§ **Your objective**
The lines below starting at the line containing "(was 0.151 GHz)" and ending at the line containing "13.2% (was 12.7%)" are to be repeated exactly, with both ends kept and nothing else added.

[Stored data entries]
# # # # # # #

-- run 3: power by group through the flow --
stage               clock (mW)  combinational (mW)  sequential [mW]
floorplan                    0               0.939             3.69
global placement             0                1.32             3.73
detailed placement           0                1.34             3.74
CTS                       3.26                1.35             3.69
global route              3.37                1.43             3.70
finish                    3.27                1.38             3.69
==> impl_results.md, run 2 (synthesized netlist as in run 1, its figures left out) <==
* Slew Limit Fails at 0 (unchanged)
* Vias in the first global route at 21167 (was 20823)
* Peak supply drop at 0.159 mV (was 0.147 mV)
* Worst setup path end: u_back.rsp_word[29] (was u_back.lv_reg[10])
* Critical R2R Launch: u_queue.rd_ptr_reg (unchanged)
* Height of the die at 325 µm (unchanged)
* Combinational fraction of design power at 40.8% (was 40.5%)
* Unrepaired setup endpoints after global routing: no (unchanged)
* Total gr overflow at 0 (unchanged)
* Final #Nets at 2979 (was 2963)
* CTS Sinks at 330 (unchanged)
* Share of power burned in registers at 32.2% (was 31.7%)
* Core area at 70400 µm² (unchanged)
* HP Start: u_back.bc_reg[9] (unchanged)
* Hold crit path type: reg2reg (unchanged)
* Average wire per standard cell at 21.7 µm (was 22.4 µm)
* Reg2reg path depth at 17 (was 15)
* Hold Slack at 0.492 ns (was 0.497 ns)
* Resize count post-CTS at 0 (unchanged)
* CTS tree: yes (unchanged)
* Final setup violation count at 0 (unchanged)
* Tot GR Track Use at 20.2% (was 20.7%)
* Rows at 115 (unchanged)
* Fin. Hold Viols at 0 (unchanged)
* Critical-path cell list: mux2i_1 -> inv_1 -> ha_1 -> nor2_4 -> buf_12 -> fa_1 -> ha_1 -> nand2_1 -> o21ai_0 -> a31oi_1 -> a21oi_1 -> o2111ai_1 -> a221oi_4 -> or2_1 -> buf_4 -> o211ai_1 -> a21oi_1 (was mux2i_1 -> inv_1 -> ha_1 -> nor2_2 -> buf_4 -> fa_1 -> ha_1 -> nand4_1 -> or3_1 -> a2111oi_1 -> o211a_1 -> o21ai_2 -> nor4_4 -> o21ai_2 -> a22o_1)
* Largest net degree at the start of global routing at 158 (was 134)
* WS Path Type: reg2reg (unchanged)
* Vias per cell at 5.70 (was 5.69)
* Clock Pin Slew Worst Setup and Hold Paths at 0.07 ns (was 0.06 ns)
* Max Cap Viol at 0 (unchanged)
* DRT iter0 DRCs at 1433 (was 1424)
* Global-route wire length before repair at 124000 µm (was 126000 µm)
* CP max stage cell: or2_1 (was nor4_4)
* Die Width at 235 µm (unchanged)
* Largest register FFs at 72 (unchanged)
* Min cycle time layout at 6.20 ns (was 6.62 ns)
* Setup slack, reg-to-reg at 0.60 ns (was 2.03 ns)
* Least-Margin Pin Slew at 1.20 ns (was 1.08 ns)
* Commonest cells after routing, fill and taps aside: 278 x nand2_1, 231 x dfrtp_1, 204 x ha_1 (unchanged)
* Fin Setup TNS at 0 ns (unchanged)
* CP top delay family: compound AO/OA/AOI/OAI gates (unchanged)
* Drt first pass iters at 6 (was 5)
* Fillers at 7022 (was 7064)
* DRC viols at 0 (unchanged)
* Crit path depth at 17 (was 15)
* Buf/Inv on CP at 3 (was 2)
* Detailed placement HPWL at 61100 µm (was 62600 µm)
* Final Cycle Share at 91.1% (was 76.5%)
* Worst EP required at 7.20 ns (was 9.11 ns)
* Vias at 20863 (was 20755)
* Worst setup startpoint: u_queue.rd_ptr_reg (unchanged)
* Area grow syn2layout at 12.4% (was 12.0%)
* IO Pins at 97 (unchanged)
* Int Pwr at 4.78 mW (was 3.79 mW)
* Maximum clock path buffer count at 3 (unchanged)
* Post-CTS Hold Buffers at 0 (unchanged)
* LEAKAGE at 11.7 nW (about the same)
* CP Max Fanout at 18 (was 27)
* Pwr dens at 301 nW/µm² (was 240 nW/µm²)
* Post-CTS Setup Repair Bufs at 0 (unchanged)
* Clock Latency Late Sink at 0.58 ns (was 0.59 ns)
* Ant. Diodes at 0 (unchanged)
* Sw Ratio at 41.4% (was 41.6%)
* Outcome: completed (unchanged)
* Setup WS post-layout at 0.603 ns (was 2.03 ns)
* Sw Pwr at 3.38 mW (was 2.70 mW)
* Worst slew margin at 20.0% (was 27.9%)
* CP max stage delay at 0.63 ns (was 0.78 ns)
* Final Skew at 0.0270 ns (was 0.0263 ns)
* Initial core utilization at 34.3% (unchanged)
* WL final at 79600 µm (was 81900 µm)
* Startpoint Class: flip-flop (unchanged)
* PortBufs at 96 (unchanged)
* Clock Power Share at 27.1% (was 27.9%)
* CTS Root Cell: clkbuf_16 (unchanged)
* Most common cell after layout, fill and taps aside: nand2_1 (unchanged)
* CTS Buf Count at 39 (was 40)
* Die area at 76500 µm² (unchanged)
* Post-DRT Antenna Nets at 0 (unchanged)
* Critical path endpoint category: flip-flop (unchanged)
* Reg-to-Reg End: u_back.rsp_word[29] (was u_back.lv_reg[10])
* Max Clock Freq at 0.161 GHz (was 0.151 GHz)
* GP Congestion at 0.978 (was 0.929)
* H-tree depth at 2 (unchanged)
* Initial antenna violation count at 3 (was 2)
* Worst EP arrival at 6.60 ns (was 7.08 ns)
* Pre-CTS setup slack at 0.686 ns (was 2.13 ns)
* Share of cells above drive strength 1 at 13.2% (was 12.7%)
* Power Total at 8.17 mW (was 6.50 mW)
`src/rtl/bta_pkg.sv`:
```
// Shared constants, codes and control/status types of the boundary-tag heap allocator.
package bta_pkg;

    localparam int HEAP_GRANULES = 4096;
    localparam int GRAN_SHIFT    = 4;
    localparam int ADDR_W        = $clog2(HEAP_GRANULES);
    localparam int SIZE_W        = ADDR_W + 1;
    localparam int WALK_W        = SIZE_W + 1;
    localparam int TAG_W         = SIZE_W + 1;
    localparam int DATA_W        = 16;
    localparam int PADDR_W       = 3;
    localparam int PDATA_W       = 32;
    localparam logic [SIZE_W-1:0] SPLIT_MIN = SIZE_W'(3);

    localparam logic [1:0] FIT_FIRST = 2'd0;
    localparam logic [1:0] FIT_BEST  = 2'd1;
    localparam logic [1:0] FIT_NEXT  = 2'd2;
    localparam logic [1:0] FIT_WORST = 2'd3;

    localparam logic REG_FIT_POLICY    = 1'b0;
    localparam logic REG_HEAP_GRANULES = 1'b1;

    typedef enum logic [2:0] {
        ST_OK          = 3'd0,
        ST_ZERO_SIZE   = 3'd1,
        ST_NO_SPACE    = 3'd2,
        ST_DOUBLE_FREE = 3'd3,
        ST_IGNORED     = 3'd4
    } status_t;

    typedef enum logic [4:0] {
        OP_NONE,
        OP_LATCH,
        OP_RD_G,
        OP_ALLOC_EVAL,
        OP_NF_WRAP,
        OP_BUMP,
        OP_WR_SPLIT_HDR,
        OP_WR_SPLIT_FTR,
        OP_WR_PICK_HDR,
        OP_WR_PICK_FTR,
        OP_FREE_EVAL,
        OP_RD_R,
        OP_R_EVAL,
        OP_WR_FREE_HDR,
        OP_WR_FREE_FTR,
        OP_RD_HM1,
        OP_RD_L,
        OP_L_MERGE,
        OP_FINISH
    } op_t;

    typedef struct packed {
        op_t     op;
        status_t code;
    } cmd_t;

    typedef struct packed {
        logic cmd_free;
        logic bytes_zero;
        logic addr_bad;
        logic walk_ok;
        logic nf_mode;
        logic phase1;
        logic fit_stop;
        logic found;
        logic split;
        logic bump_fail;
        logic hit;
        logic in_block;
        logic tag_free;
        logic r_ok;
        logic h_zero;
        logic lf_bad;
        logic out_free;
    } sts_t;

endpackage

```
`src/rtl/bta_ctrl.sv`:
```
// Controller state machine sequencing allocate and free through the datapath.
module bta_ctrl import bta_pkg::*; (
    input  logic clk,
    input  logic rst_n,
    input  logic in_valid,
    output logic in_ready,
    input  sts_t sts,
    output cmd_t cmd
);

    typedef enum logic [4:0] {
        S_IDLE,
        S_DISPATCH,
        S_A_CHK,
        S_A_EVAL,
        S_A_SPLIT,
        S_A_SPLIT2,
        S_A_BUMP,
        S_A_PHDR,
        S_A_PFTR,
        S_F_CHK,
        S_F_EVAL,
        S_R_CHK,
        S_R_EVAL,
        S_M_HDR,
        S_M_FTR,
        S_L_CHK,
        S_L_EVAL1,
        S_L_EVAL2,
        S_DONE
    } state_t;

    state_t  state_reg;
    state_t  state_next;
    status_t code_reg;
    status_t code_next;

    assign in_ready = state_reg == S_IDLE;

    always_comb
    begin
        state_next = state_reg;
        code_next  = code_reg;
        cmd.op     = OP_NONE;
        cmd.code   = code_reg;
        unique case (state_reg)
            S_IDLE:
            begin
                if (in_valid)
                begin
                    cmd.op     = OP_LATCH;
                    state_next = S_DISPATCH;
                end
            end
            S_DISPATCH:
            begin
                if (sts.cmd_free)
                begin
                    if (sts.addr_bad)
                    begin
                        code_next  = ST_IGNORED;
                        state_next = S_DONE;
                    end
                    else
                    begin
                        state_next = S_F_CHK;
                    end
                end
                else if (sts.bytes_zero)
                begin
                    code_next  = ST_ZERO_SIZE;
                    state_next = S_DONE;
                end
                else
                begin
                    state_next = S_A_CHK;
                end
            end
            S_A_CHK:
            begin
                if (sts.walk_ok)
                begin
                    cmd.op     = OP_RD_G;
                    state_next = S_A_EVAL;
                end
                else if (sts.nf_mode && !sts.phase1)
                begin
                    cmd.op = OP_NF_WRAP;
                end
                else if (sts.found)
                begin
                    state_next = S_A_SPLIT;
                end
                else
                begin
                    state_next = S_A_BUMP;
                end
            end
            S_A_EVAL:
            begin
                cmd.op     = OP_ALLOC_EVAL;
                state_next = sts.fit_stop ? S_A_SPLIT : S_A_CHK;
            end
            S_A_SPLIT:
            begin
                if (sts.split)
                begin
                    cmd.op     = OP_WR_SPLIT_HDR;
                    state_next = S_A_SPLIT2;
                end
                else
                begin
                    state_next = S_A_PHDR;
                end
            end
            S_A_SPLIT2:
            begin
                cmd.op     = OP_WR_SPLIT_FTR;
                state_next = S_A_PHDR;
            end
            S_A_BUMP:
            begin
                if (sts.bump_fail)
                begin
                    code_next  = ST_NO_SPACE;
                    state_next = S_DONE;
                end
                else
                begin
                    cmd.op     = OP_BUMP;
                    state_next = S_A_PHDR;
                end
            end
            S_A_PHDR:
            begin
                cmd.op     = OP_WR_PICK_HDR;
                state_next = S_A_PFTR;
            end
            S_A_PFTR:
            begin
                cmd.op     = OP_WR_PICK_FTR;
                code_next  = ST_OK;
                state_next = S_DONE;
            end
            S_F_CHK:
            begin
                if (sts.walk_ok)
                begin
                    cmd.op     = OP_RD_G;
                    state_next = S_F_EVAL;
                end
                else
                begin
                    code_next  = ST_IGNORED;
                    state_next = S_DONE;
                end
            end
            S_F_EVAL:
            begin
                cmd.op = OP_FREE_EVAL;
                priority if (sts.hit)
                begin
                    if (sts.tag_free)
                    begin
                        code_next  = ST_DOUBLE_FREE;
                        state_next = S_DONE;
                    end
                    else
                    begin
                        state_next = S_R_CHK;
                    end
                end
                else if (sts.in_block)
                begin
                    code_next  = sts.tag_free ? ST_DOUBLE_FREE : ST_IGNORED;
                    state_next = S_DONE;
                end
                else
                begin
                    state_next = S_F_CHK;
                end
            end
            S_R_CHK:
            begin
                if (sts.r_ok)
                begin
                    cmd.op     = OP_RD_R;
                    state_next = S_R_EVAL;
                end
                else
                begin
                    state_next = S_M_HDR;
                end
            end
            S_R_EVAL:
            begin
                cmd.op     = OP_R_EVAL;
                state_next = sts.tag_free ? S_R_CHK : S_M_HDR;
            end
            S_M_HDR:
            begin
                cmd.op     = OP_WR_FREE_HDR;
                state_next = S_M_FTR;
            end
            S_M_FTR:
            begin
                cmd.op     = OP_WR_FREE_FTR;
                state_next = S_L_CHK;
            end
            S_L_CHK:
            begin
                if (sts.h_zero)
                begin
                    code_next  = ST_OK;
                    state_next = S_DONE;
                end
                else
                begin
                    cmd.op     = OP_RD_HM1;
                    state_next = S_L_EVAL1;
                end
            end
            S_L_EVAL1:
            begin
                if (sts.lf_bad)
                begin
                    code_next  = ST_OK;
                    state_next = S_DONE;
                end
                else
                begin
                    cmd.op     = OP_RD_L;
                    state_next = S_L_EVAL2;
                end
            end
            S_L_EVAL2:
            begin
                if (sts.tag_free)
                begin
                    cmd.op     = OP_L_MERGE;
                    state_next = S_M_HDR;
                end
                else
                begin
                    code_next  = ST_OK;
                    state_next = S_DONE;
                end
            end
            S_DONE:
            begin
                if (sts.out_free)
                begin
                    cmd.op     = OP_FINISH;
                    state_next = S_IDLE;
                end
            end
            default:
            begin
                state_next = S_IDLE;
            end
        endcase
    end

    always_ff @(posedge clk or negedge rst_n)
    begin
        if (!rst_n)
        begin
            state_reg <= S_IDLE;
            code_reg  <= ST_OK;
        end
        else
        begin
            state_reg <= state_next;
            code_reg  <= code_next;
        end
    end

endmodule
```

# # # # # # #

§ **Answer**
* Max Clock Freq at 0.161 GHz (was 0.151 GHz)
* GP Congestion at 0.978 (was 0.929)
* H-tree depth at 2 (unchanged)
* Initial antenna violation count at 3 (was 2)
* Worst EP arrival at 6.60 ns (was 7.08 ns)
* Pre-CTS setup slack at 0.686 ns (was 2.13 ns)
* Share of cells above drive strength 1 at 13.2% (was 12.7%)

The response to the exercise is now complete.